In the production of thin-film solar modules, conductive and photoactive layers are deposited.
After every coat, the surface is structured. This forms the individual cells and connects them together into a module. Structuring with a laser subdivides thin-film solar modules precisely, selectively and without contact. And, it is reliable with short processing times. In the production of modules with amorphous silicon and cadmium telluride, nanosecond lasers in the TruMark series with wavelengths of 532 and 1064 nanometers are used.
For edge deletion, the edges of the layered system are ablated in order to prepare for lamination with a second glass substrate. Fiber-guided lasers with average power over 500 watts can achieve the highest ablation rates, up to 50 square centimeters per second. These ablation rates allow the cost-effective use of lasers even over large areas and with short cycle times.
Lasers are increasingly used for crystalline solar cells because they enable fast processing and are easy to integrate into production lines. Thus laser edge insulation is often used in the production of the cells.
Dosing of the circumference in production automatically yields short circuits on the front and back sides. In laser edge insulation, the laser makes a separation line at speeds of over 700 millimeters per second, which eliminates the short circuit.
Laser processing enables solar cells with higher efficiency; for instance, designs with contacts on the back side. Lasers work contact-free, so they can be positioned quickly without mechanical load. These properties allow thousands of drilling operations per second, to create guide holes for contacts on the back side.The drill holes cover only a few percent of the surface and increase efficiency.

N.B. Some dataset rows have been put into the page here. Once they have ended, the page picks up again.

Context: an optimization exercise on an open-source flow, tuned for small area, a short achievable clock period and few clock cycles per item. The choices shown serve that exercise and are no tape-out recipe. Function was not checked in any run shown here: the RTL went through the layout flow alone. Power and IR drop assume default switching activity. The flow treats the clock pin as an ideal source, which a real chip does not have.

**config.mk**
```make
export PLATFORM = sky130hd
export DESIGN_NAME = fir_filter
export DESIGN_NICKNAME = fir_filter
export VERILOG_FILES = /design/flow/design.v
export SDC_FILE = /design/flow/constraint.sdc
export NUM_CORES = 4
export LEC_CHECK = 0
export ABC_CLOCK_PERIOD_IN_PS = 100
export CAP_MARGIN = 20
export CORE_MARGIN = 2
export CORE_UTILIZATION = 60
export SLEW_MARGIN = 20
export SYNTH_HIERARCHICAL = 1
export SYNTH_MINIMUM_KEEP_SIZE = 0
```
**constraint.sdc**
```tcl
create_clock -name core_clock -period 12.0 [get_ports {clk}]
set_input_delay 2.4000 -clock core_clock [delete_from_list [all_inputs] [get_ports {clk}]]
set_output_delay 2.4000 -clock core_clock [all_outputs]
set_load 0.01 [all_outputs]
```
**design.v**
```verilog
package fir_pkg;
    localparam int TAPS = 64;
    localparam int DW   = 16;
    localparam int CW   = 16;
    localparam int OW   = DW + CW + $clog2(TAPS);
    localparam int IW   = $clog2(TAPS);
    typedef logic signed [DW-1:0] sample_t;
    typedef logic signed [CW-1:0] coeff_t;
    typedef logic signed [OW-1:0] acc_t;
    typedef enum logic [1:0] {
        IDLE,
        MAC,
        DONE
    } state_t;
endpackage
module fir_coeff_rom (
    input  logic [fir_pkg::IW-1:0]        idx,
    output logic signed [fir_pkg::CW-1:0] coeff
);
    always_comb begin
        case (idx)
            6'd0: coeff =  16'sd512;
            6'd1: coeff =  16'sd496;
            6'd2: coeff =  16'sd480;
            6'd3: coeff =  16'sd464;
            6'd4: coeff =  16'sd448;
            6'd5: coeff =  16'sd432;
            6'd6: coeff =  16'sd416;
            6'd7: coeff =  16'sd400;
            6'd8: coeff =  16'sd384;
            6'd9: coeff =  16'sd368;
            6'd10: coeff =  16'sd352;
            6'd11: coeff =  16'sd336;
            6'd12: coeff =  16'sd320;
            6'd13: coeff =  16'sd304;
            6'd14: coeff =  16'sd288;
            6'd15: coeff =  16'sd272;
            6'd16: coeff =  16'sd256;
            6'd17: coeff =  16'sd240;
            6'd18: coeff =  16'sd224;
            6'd19: coeff =  16'sd208;
            6'd20: coeff =  16'sd192;
            6'd21: coeff =  16'sd176;
            6'd22: coeff =  16'sd160;
            6'd23: coeff =  16'sd144;
            6'd24: coeff =  16'sd128;
            6'd25: coeff =  16'sd112;
            6'd26: coeff =  16'sd96;
            6'd27: coeff =  16'sd80;
            6'd28: coeff =  16'sd64;
            6'd29: coeff =  16'sd48;
            6'd30: coeff =  16'sd32;
            6'd31: coeff =  16'sd16;
            6'd32: coeff =  16'sd0;
            6'd33: coeff = -16'sd16;
            6'd34: coeff = -16'sd32;
            6'd35: coeff = -16'sd48;
            6'd36: coeff = -16'sd64;
            6'd37: coeff = -16'sd80;
            6'd38: coeff = -16'sd96;
            6'd39: coeff = -16'sd112;
            6'd40: coeff = -16'sd128;
            6'd41: coeff = -16'sd144;
            6'd42: coeff = -16'sd160;
            6'd43: coeff = -16'sd176;
            6'd44: coeff = -16'sd192;
            6'd45: coeff = -16'sd208;
            6'd46: coeff = -16'sd224;
            6'd47: coeff = -16'sd240;
            6'd48: coeff = -16'sd256;
            6'd49: coeff = -16'sd272;
            6'd50: coeff = -16'sd288;
            6'd51: coeff = -16'sd304;
            6'd52: coeff = -16'sd320;
            6'd53: coeff = -16'sd336;
            6'd54: coeff = -16'sd352;
            6'd55: coeff = -16'sd368;
            6'd56: coeff = -16'sd384;
            6'd57: coeff = -16'sd400;
            6'd58: coeff = -16'sd416;
            6'd59: coeff = -16'sd432;
            6'd60: coeff = -16'sd448;
            6'd61: coeff = -16'sd464;
            6'd62: coeff = -16'sd480;
            6'd63: coeff = -16'sd496;
            default: coeff = '0;
        endcase
    end
endmodule
module fir_filter (
    input  logic                          clk,
    input  logic                          rst,
    input  logic signed [fir_pkg::DW-1:0] FIR_input,
    input  logic                          input_valid,
    output logic signed [fir_pkg::OW-1:0] FIR_output,
    output logic                          output_valid
);
    localparam int DW = fir_pkg::DW;
    localparam int NL = fir_pkg::TAPS - 1;    
    localparam int AW = 26;                   
    logic signed [DW-1:0]   d [0:NL-1];
    logic [5:0]             cnt;              
    logic                   full;             
    logic [AW-1:0]          as, ac;           
    logic [AW-1:0]          bs, bc;           
    logic signed [AW-1:0]   y;                
    logic [DW-1:0]          x;
    logic [DW-1:0]          od;               
    assign x  = FIR_input;
    assign od = full ? d[NL-1] : '0;
    logic [AW-1:0] xe, oe, a1, a2, a3, a4, a5, a6, a7, a8, an_s, an_c;
    assign xe = AW'({{(AW-DW){x[DW-1]}}, x});
    assign oe = AW'({{(AW-DW){od[DW-1]}}, od});
    fir_csa #(.W(AW)) u_a1 (.a(as), .b(ac), .c(~bs), .s(a1), .cy(a2[AW-1:1]));
    assign a2[0] = 1'b1;
    fir_csa #(.W(AW)) u_a2 (.a(~bc), .b(oe << 5), .c(a1), .s(a3), .cy(a4[AW-1:1]));
    assign a4[0] = 1'b1;
    fir_csa #(.W(AW)) u_a3 (.a(a2), .b(a3), .c(a4), .s(a5), .cy(a6[AW-1:1]));
    assign a6[0] = 1'b0;
    fir_csa #(.W(AW)) u_a4 (.a(a5), .b(a6), .c(xe << 5), .s(a7), .cy(a8[AW-1:1]));
    assign a8[0] = 1'b0;
    fir_csa_ci #(.W(AW), .CI(1)) u_a5 (.a(a7), .b(a8), .c(~xe), .s(an_s), .cy(an_c));
    logic [AW-1:0] b1, b2, bn_s, bn_c;
    fir_csa #(.W(AW)) u_b1 (.a(bs), .b(bc), .c(~oe), .s(b1), .cy(b2[AW-1:1]));
    assign b2[0] = 1'b0;
    fir_csa_ci #(.W(AW), .CI(1)) u_b2 (.a(b1), .b(b2), .c(xe), .s(bn_s), .cy(bn_c));
    logic [AW-1:0] ar, t_new;
    logic [4:0]    ar_up, ar_dn;
    fir_ares u_ares (.as(as), .ac(ac), .a(ar), .up(ar_up), .dn(ar_dn));
    fir_tadd u_tadd (.a(ar), .up(ar_up), .dn(ar_dn), .x(x), .t(t_new[AW-1:5]));
    assign t_new[4:0] = ar[4:0];
    always_ff @(posedge clk) begin
        y <= t_new;
        if (input_valid) begin
            d[0] <= x;
            for (int k = 1; k < NL; k++) d[k] <= d[k-1];
        end
    end
    always_ff @(posedge clk) begin
        if (rst) begin
            cnt          <= '0;
            full         <= 1'b0;
            as           <= '0;
            ac           <= '0;
            bs           <= '0;
            bc           <= '0;
            output_valid <= 1'b0;
        end else begin
            output_valid <= input_valid;
            if (input_valid) begin
                if (!full) cnt <= cnt + 6'd1;
                if (cnt == 6'(NL-1)) full <= 1'b1;
                as <= an_s;
                ac <= an_c;
                bs <= bn_s;
                bc <= bn_c;
            end
        end
    end
    assign FIR_output = {{(fir_pkg::OW-AW-4){y[AW-1]}}, y, 4'b0000};
endmodule
module fir_csa #(
    parameter int W = 26
) (
    input  logic [W-1:0] a,
    input  logic [W-1:0] b,
    input  logic [W-1:0] c,
    output logic [W-1:0] s,
    output logic [W-1:1] cy
);
    assign s  = a ^ b ^ c;
    assign cy = (a[W-2:0] & b[W-2:0]) | (a[W-2:0] & c[W-2:0]) | (b[W-2:0] & c[W-2:0]);
endmodule
module fir_csa_ci #(
    parameter int W  = 26,
    parameter int CI = 0
) (
    input  logic [W-1:0] a,
    input  logic [W-1:0] b,
    input  logic [W-1:0] c,
    output logic [W-1:0] s,
    output logic [W-1:0] cy
);
    assign s  = a ^ b ^ c;
    assign cy = {((a[W-2:0] & b[W-2:0]) | (a[W-2:0] & c[W-2:0]) | (b[W-2:0] & c[W-2:0])), 1'(CI)};
endmodule
module fir_ares (
    input  logic [25:0] as,
    input  logic [25:0] ac,
    output logic [25:0] a,
    output logic [4:0]  up,
    output logic [4:0]  dn
);
    logic [25:0] p, g, c;
    fir_pg #(.W(26)) u_pg (.a(as), .b(ac), .p(p), .g(g));
    fir_carry #(.W(26)) u_c (.p(p), .g(g), .c(c), .cout());
    assign a  = p ^ c;
    assign up = a[25:21] + 5'd1;
    assign dn = a[25:21] - 5'd1;
endmodule
module fir_tadd (
    input  logic [25:0] a,
    input  logic [4:0]  up,
    input  logic [4:0]  dn,
    input  logic [15:0] x,
    output logic [25:5] t
);
    logic [15:0] p, g, c;
    logic        co;
    fir_pg #(.W(16)) u_pg (.a(a[20:5]), .b(x), .p(p), .g(g));
    fir_carry #(.W(16)) u_c (.p(p), .g(g), .c(c), .cout(co));
    assign t = {(co == x[15]) ? a[25:21] : co ? up : dn, p ^ c};
endmodule
module fir_pg #(
    parameter int W = 26
) (
    input  logic [W-1:0] a,
    input  logic [W-1:0] b,
    output logic [W-1:0] p,
    output logic [W-1:0] g
);
    assign p = a ^ b;
    assign g = a & b;
endmodule
module fir_carry #(
    parameter int W = 26
) (
    input  logic [W-1:0] p,
    input  logic [W-1:0] g,
    output logic [W-1:0] c,
    output logic         cout
);
    localparam int LV = $clog2(W);
    logic [(LV+1)*W-1:0] gg, pp;
    assign gg[W-1:0] = g;
    assign pp[W-1:0] = p;
    for (genvar l = 0; l < LV; l++) begin : g_lvl
        fir_ks_level #(.W(W), .D(1 << l)) u_lvl (
            .p  (pp[l*W +: W]),
            .g  (gg[l*W +: W]),
            .po (pp[(l+1)*W + (1 << l) +: W - (1 << l)]),
            .go (gg[(l+1)*W + (1 << l) +: W - (1 << l)])
        );
        assign pp[(l+1)*W +: (1 << l)] = pp[l*W +: (1 << l)];
        assign gg[(l+1)*W +: (1 << l)] = gg[l*W +: (1 << l)];
    end
    assign c    = {gg[(LV+1)*W-2:LV*W], 1'b0};
    assign cout = gg[(LV+1)*W-1];
endmodule
module fir_ks_level #(
    parameter int W = 26,
    parameter int D = 1
) (
    input  logic [W-1:0]   p,
    input  logic [W-1:0]   g,
    output logic [W-D-1:0] po,
    output logic [W-D-1:0] go
);
    assign go = g[W-1:D] | (p[W-1:D] & g[W-1-D:0]);
    assign po = p[W-1:D] & p[W-1-D:0];
endmodule
```
**flow/run.sh**
```bash
#!/bin/bash
# The standard layout, with these changes to how it optimises:
#  - timing repair aims well past the required period (a setup margin),
#  - resizing may change a cell's footprint (the platform pins it otherwise),
#  - port buffers start as plain buffers instead of delay cells,
#  - the clock tree has no dummy loads.
set -euo pipefail
bash standard.sh \
  SETUP_SLACK_MARGIN=8.7 \
  MATCH_CELL_FOOTPRINT=0 \
  "BUFFER_PORTS_ARGS=-buffer_cell sky130_fd_sc_hd__buf_4" \
  "CTS_ARGS=-sink_clustering_enable -repair_clock_nets -dont_use_dummy_load -sink_clustering_size 30 -sink_clustering_max_diameter 100 -buf_list {sky130_fd_sc_hd__clkbuf_8 sky130_fd_sc_hd__clkbuf_16}" \
  finish > standard.log 2>&1
```
**standard.sh**
```bash
#!/bin/bash
# synth_recipe.tcl (not shown) runs the flow's synth.tcl, then flattens the netlist and writes it again
# the make line also repeats each setting of config.mk as NAME=value (left out here)
make -C /OpenROAD-flow-scripts/flow DESIGN_CONFIG=/design/flow/config.mk WORK_HOME=/design/flow/orfs CLKGATE_MAP_FILE= SYNTH_SCRIPT=/design/flow/synth_recipe.tcl "${@:-finish}"
```
==> results.cfg, run 1 <==
[detailed_routing]
drc_errors = 0
post_drt_via_cell_ratio = 5.26
vias = 16600
dr.pass1.iters = 4
drt_iter0_drc = 1116
wl_per_cell_um = 18.9
postRouteAntennaNets = 0
wirelength_um = 59600

[clock_tree]
clock_latency_ns = 0.64
numCtsBuffers = 45
clk_pin_slew_ns = 0.11
cts.htree.levels = 2
clockBufferDepth = 3
cts_tree = yes
cts-root-buf = clkbuf_16
numClockSinks = 1146

[floorplan]
start_util_pct = 60.8
core_um2 = 68900
ios = 58
die_area_um2 = 72000
row_count = 96
die_w_um = 268
die_y_um = 268

[yosys]
synth.avg_cell_area_um2 = 20.2
syn_area_um2 = 42000
yosys_warnings = 8
syn_inst = 2079

[critical_path]
crit_start = y[25]
r2r-start = as[1]
cp.required_ns = 9.60
cpLargestDelayFamily = flip-flops
ff2ff_path_depth = 13
cp.buffers_inverters = 1
worstSetupPathType = flop to output port
endpoint_kind = output port
cp_slowest_cell = dfxtp_4
cp_num_cells = 1
crit_fanout = 9
max_stage_delay_ns = 0.40
crit_arrival_ns = 1.11
start_kind = flop
cp_cell_sequence = buf_4

[worst_hold_path]
min-delay-start = d[13][7]
hp-class = flop to flop
whs_path_depth = 0

[timing]
setup_viol = 0
relSlewSlack_pct = 55.1
min_period_ns = 3.51
min_period_over_period_pct = 29.2
layout_setup_ws_ns = 8.49
hold_viol_final = 0
slew_violations = 0
max_freq_mhz = 285
worstMarginPinSlew_ns = 0.673
tns_ns = 0
fin_skew_ns = 0.0993
rsz0062_at_grt = yes

[power]
p_per_area_nw_per_um2 = 228
vdd_drop_max_mv = 0.166
p_leak_nw = 17.7

[global_route]
grt_overflow = 0
antenna_found_initial = 1
grt_max_degree = 206
grt_pass1_wl_um = 91800
grt_pass1_vias = 16500
grt_usage_pct = 16.5

[run]
maxCapViolations = 0

[place]
gp_congestion = 0.809
portBuffers = 53
preCtsSetupSlack_ns = 6.62
dp_hpwl_um = 33500

[cells_and_area]
nFillCells = 4569
drive_gt1_share_pct = 16.5
final_common_cell = edfxtp_1
fin_util_pct = 67.3
finalNetCount = 2463
syn_to_final_growth_pct = 10.7
mostFrequentLayoutCells = edfxtp_1, fa_1, a21o_1
n_antenna_cell = 0

[status]
run_status = finished clean
==> flip-flops by register name, summed over array words and instances (netlist names) <==
name and cells:
cnt 6, ac 26, as 26, bc 26, d 1008, full 1, output_valid 1, bs 26
y 26
==> per-stage QoR <==
stage	hold WS [ns]	power, mW	instances	cell area [um2]
after global routing	0.380	11.4	3153	46400
after floorplan	0.400	7.78	2096	42300
after global placement	0.400	8.59	3042	43700
final	0.384	10.6	3153	46400
after detailed placement	0.405	8.68	3042	43700
after CTS	0.379	10.6	3109	45600
==> metal layers <==
| metal | up-vias | GRT usage (%) | wire, um |
|---|---|---|---|
| li1 | 7765 | - | - |
| met1 | 8569 | 27.6 | 31300 |
| met2 | 177 | 23.3 | 25500 |
| met3 | 67 | 2.05 | 1660 |
| met4 | 0 | 4.05 | 1150 |
| met5 | - | 0 | 0 |
==> power breakdown <==
part	switching (mW)	internal, mW
sequential	0.226	4.76
combinational	1.84	2.01
clock	1.05	0.677
total	3.11	7.45
==> final cells by class <==
class                           count  area [um2]  share of cell area [%]
Inverter                           87         334                   0.720
Timing Repair Buffer              128        1660                    3.57
Multi-Input combinational cell    816        8970                    19.3
Tap cell                          931        1160                    2.51
Sequential cell                  1146       33200                    71.5
Clock buffer                       45        1130                    2.43
==> final timing paths <==
| check | slack, ns | to |
|---|---|---|
| setup / recovery | 8.49 | FIR_output[31] |
| hold / removal | 0.38 | d[14][7] |
| setup reg to reg | 8.72 | y[25] |
| hold reg to reg | 0.38 | d[14][7] |
==> timing repair <==
action,CTS,global route
endpoints found under the setup margin,1074,526
setup buffers,11,41
cloned,11,3
hold endpoints to repair,0,0
hold buffers,0,0
pin swaps,26,75
gates resized for setup,139,119
==> inputs of run 2 (changes only) <==
--- a/flow/run.sh
+++ b/flow/run.sh
@@ -6,7 +6,7 @@
 #  - the clock tree has no dummy loads.
 set -euo pipefail
 bash standard.sh \
-  SETUP_SLACK_MARGIN=8.7 \
+  SETUP_SLACK_MARGIN=9.0 \
   MATCH_CELL_FOOTPRINT=0 \
   "BUFFER_PORTS_ARGS=-buffer_cell sky130_fd_sc_hd__buf_4" \
   "CTS_ARGS=-sink_clustering_enable -repair_clock_nets -dont_use_dummy_load -sink_clustering_size 30 -sink_clustering_max_diameter 100 -buf_list {sky130_fd_sc_hd__clkbuf_8 sky130_fd_sc_hd__clkbuf_16}" \
==> run 2 against run 1 <==
Sequential power is essentially flat. Global-route usage grew 1.1 points. Clock skew fell by 0.046 ns. Non-clock buffer count is 38 higher. Count of clock-buffer cells in the layout up 1. First-iteration DRC count up 1.3%. Combinational power is 4% higher. Setup slack got worse by 0.024 ns. Sequential share of layout area down 1.4 points. Critical path type unchanged. Largest cell class unchanged.
==> results.cfg, run 2 <==
[critical_path]
endpoint_kind = output port
max_stage_delay_ns = 0.41
cp.required_ns = 9.60
crit_arrival_ns = 1.13
cp.buffers_inverters = 1
worstSetupPathType = flop to output port
cpLargestDelayFamily = flip-flops
crit_fanout = 9
start_kind = flop
cp_slowest_cell = dfxtp_4
cp_cell_sequence = buf_4

[cells_and_area]
drive_gt1_share_pct = 21.1
final_common_cell = edfxtp_1
fin_cells = 3192
n_antenna_cell = 0
fin_util_pct = 68.7
fin_area_um2 = 47400
largest_reg_flops = 1008
mostFrequentLayoutCells = edfxtp_1, a21o_1, mux2i_1
top_register = d
syn_to_final_growth_pct = 12.9
finalNetCount = 2502

[clock_tree]
clock_latency_ns = 0.62
cts-root-buf = clkbuf_16
cts.htree.levels = 2
numClockSinks = 1146
clk_pin_slew_ns = 0.10
numCtsBuffers = 46
clockBufferDepth = 3
cts_tree = yes

[yosys]
synth.avg_cell_area_um2 = 20.2
syn_area_um2 = 42000
syn_inst = 2079
yosys_warnings = 8

[power]
p_leak_nw = 18.1
p_per_area_nw_per_um2 = 227
finalPower_mw = 10.8
vdd_drop_max_mv = 0.281

[place]
dpl-instance-area_um2 = 43800
dp_hpwl_um = 33600
dp.cells = 3045
gp_congestion = 0.788
preCtsSetupSlack_ns = 6.68
portBuffers = 53

[detailed_routing]
vias = 17000
drc_errors = 0
dr.pass1.iters = 4
wl_per_cell_um = 19.5
wirelength_um = 62400
drt_iter0_drc = 1130
postRouteAntennaNets = 0
post_drt_via_cell_ratio = 5.33

[timing]
setup_viol = 0
min_period_ns = 3.53
layout_setup_ws_ns = 8.47
tns_ns = 0
worstMarginPinSlew_ns = 0.571
fin_skew_ns = 0.0531
slew_violations = 0
hold_viol_final = 0
rsz0062_at_grt = yes
relSlewSlack_pct = 61.9
max_freq_mhz = 283
min_period_over_period_pct = 29.4
worst_hold_slack_ns = 0.387

[global_route]
grt_pass1_wl_um = 97100
grt_pass1_vias = 17200
grt_max_degree = 75
antenna_found_initial = 0
grt_usage_pct = 17.6
grt_overflow = 0

[floorplan]
die_y_um = 268
core_um2 = 68900
die_area_um2 = 72000
start_util_pct = 60.8
ios = 58
row_count = 96
die_w_um = 268

[status]
run_status = finished clean

[run]
maxCapViolations = 0

[worst_hold_path]
hp-class = flop to flop
[run 2: worst paths after layout]
| check | from | endpoint | slack [ns] | depth (start not counted) |
|---|---|---|---|---|
| worst max-delay path | y[25] | FIR_output[37] | 8.47 | 1 |
| worst min-delay path | d[17][15] | d[18][15] | 0.39 | 0 |
| worst max register to register | d[62][15] | as[21] | 8.75 | 9 |
| worst min register to register | d[17][15] | d[18][15] | 0.39 | 0 |
[run 2: timing repair]
action / 4_1_cts / 5_1_grt
hold buffers: 0 / 0
setup buffers: 45 / 28
pin swaps: 97 / 56
resized for setup: 265 / 78
gates cloned: 27 / 1
hold endpoints to repair: 0 / 0
setup endpoints to repair: 1091 / 104
[run 2: cell type report]
| cell class | instances | area, um2 |
|---|---|---|
| multi-input combinational | 816 | 9140 |
| tap | 931 | 1160 |
| timing repair buffer | 166 | 2370 |
| fill | 4509 | 21600 |
| sequential | 1146 | 33200 |
| inverter | 87 | 364 |
| clock buffer | 46 | 1150 |
[run 2: metal layers]
| layer | vias up | part of all wire, % | global-route usage [%] |
|---|---|---|---|
| li1 | 7862 | - | - |
| met1 | 8903 | 51 | 29.1 |
| met2 | 200 | 44 | 25.4 |
| met3 | 63 | 3.2 | 2.31 |
| met4 | 0 | 1.6 | 3.84 |
| met5 | - | 0 | 0 |
[run 2: power by group]
| group | leakage [nW] | switching (mW) | internal (mW) | total, mW |
|---|---|---|---|---|
| registers | 11.0 | 0.222 | 4.77 | 4.99 |
| logic | 6.46 | 1.88 | 2.13 | 4.01 |
| clock network | 0.567 | 1.06 | 0.691 | 1.75 |
| total | 18.1 | 3.16 | 7.59 | 10.8 |

what the ideal ports hide:
Ports are ideal in the flow. The routed layouts listed here were re-timed in OpenROAD. Step 1 (the two cells are an assumption about what drives the block):
set clk [get_ports {clk}]
set_driving_cell -lib_cell sky130_fd_sc_hd__clkbuf_16 $clk
set_driving_cell -lib_cell sky130_fd_sc_hd__buf_2 [delete_from_list [all_inputs] $clk]
Step 2 times the ports against the registers' clock, not the clock port: input delays grow and output delays shrink by t, the midpoint of the rising clock arrivals with the driver on. Slacks: ideal / step 1 / step 2; pairs: ideal / step 1.
run | t, ns | setup slack, ns | latest minus earliest clock arrival (ns) | slew at the worst register clock pin (ns) | worst data-port slew with drivers (ns)
run 1 | 0.658 | 8.494 / 8.427 / 7.919 | 0.101 / 0.100 | 0.12 / 0.12 | 0.18
run 2 | 0.654 | 8.469 / 8.406 / 7.938 | 0.070 / 0.070 | 0.11 / 0.11 | 0.30
After both steps every run listed still meets setup and hold. The setup slack of run 1, which loses most, moves by -0.067 ns with the drivers and by -0.575 ns with both steps.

The laser allows specific contacts on the back side of the solar cells. This can be achieved in two ways. Either the contacts are "shot" through a laser system on the wafer, referred to as "laser-fired contacts", or passivization layers of SIO or SIN are selectively ablated without damaging the silicon. Then the rear side is entirely coated with a metallic coating. The reflectivity of the rear side is increased, and power loss at the contact points is very low.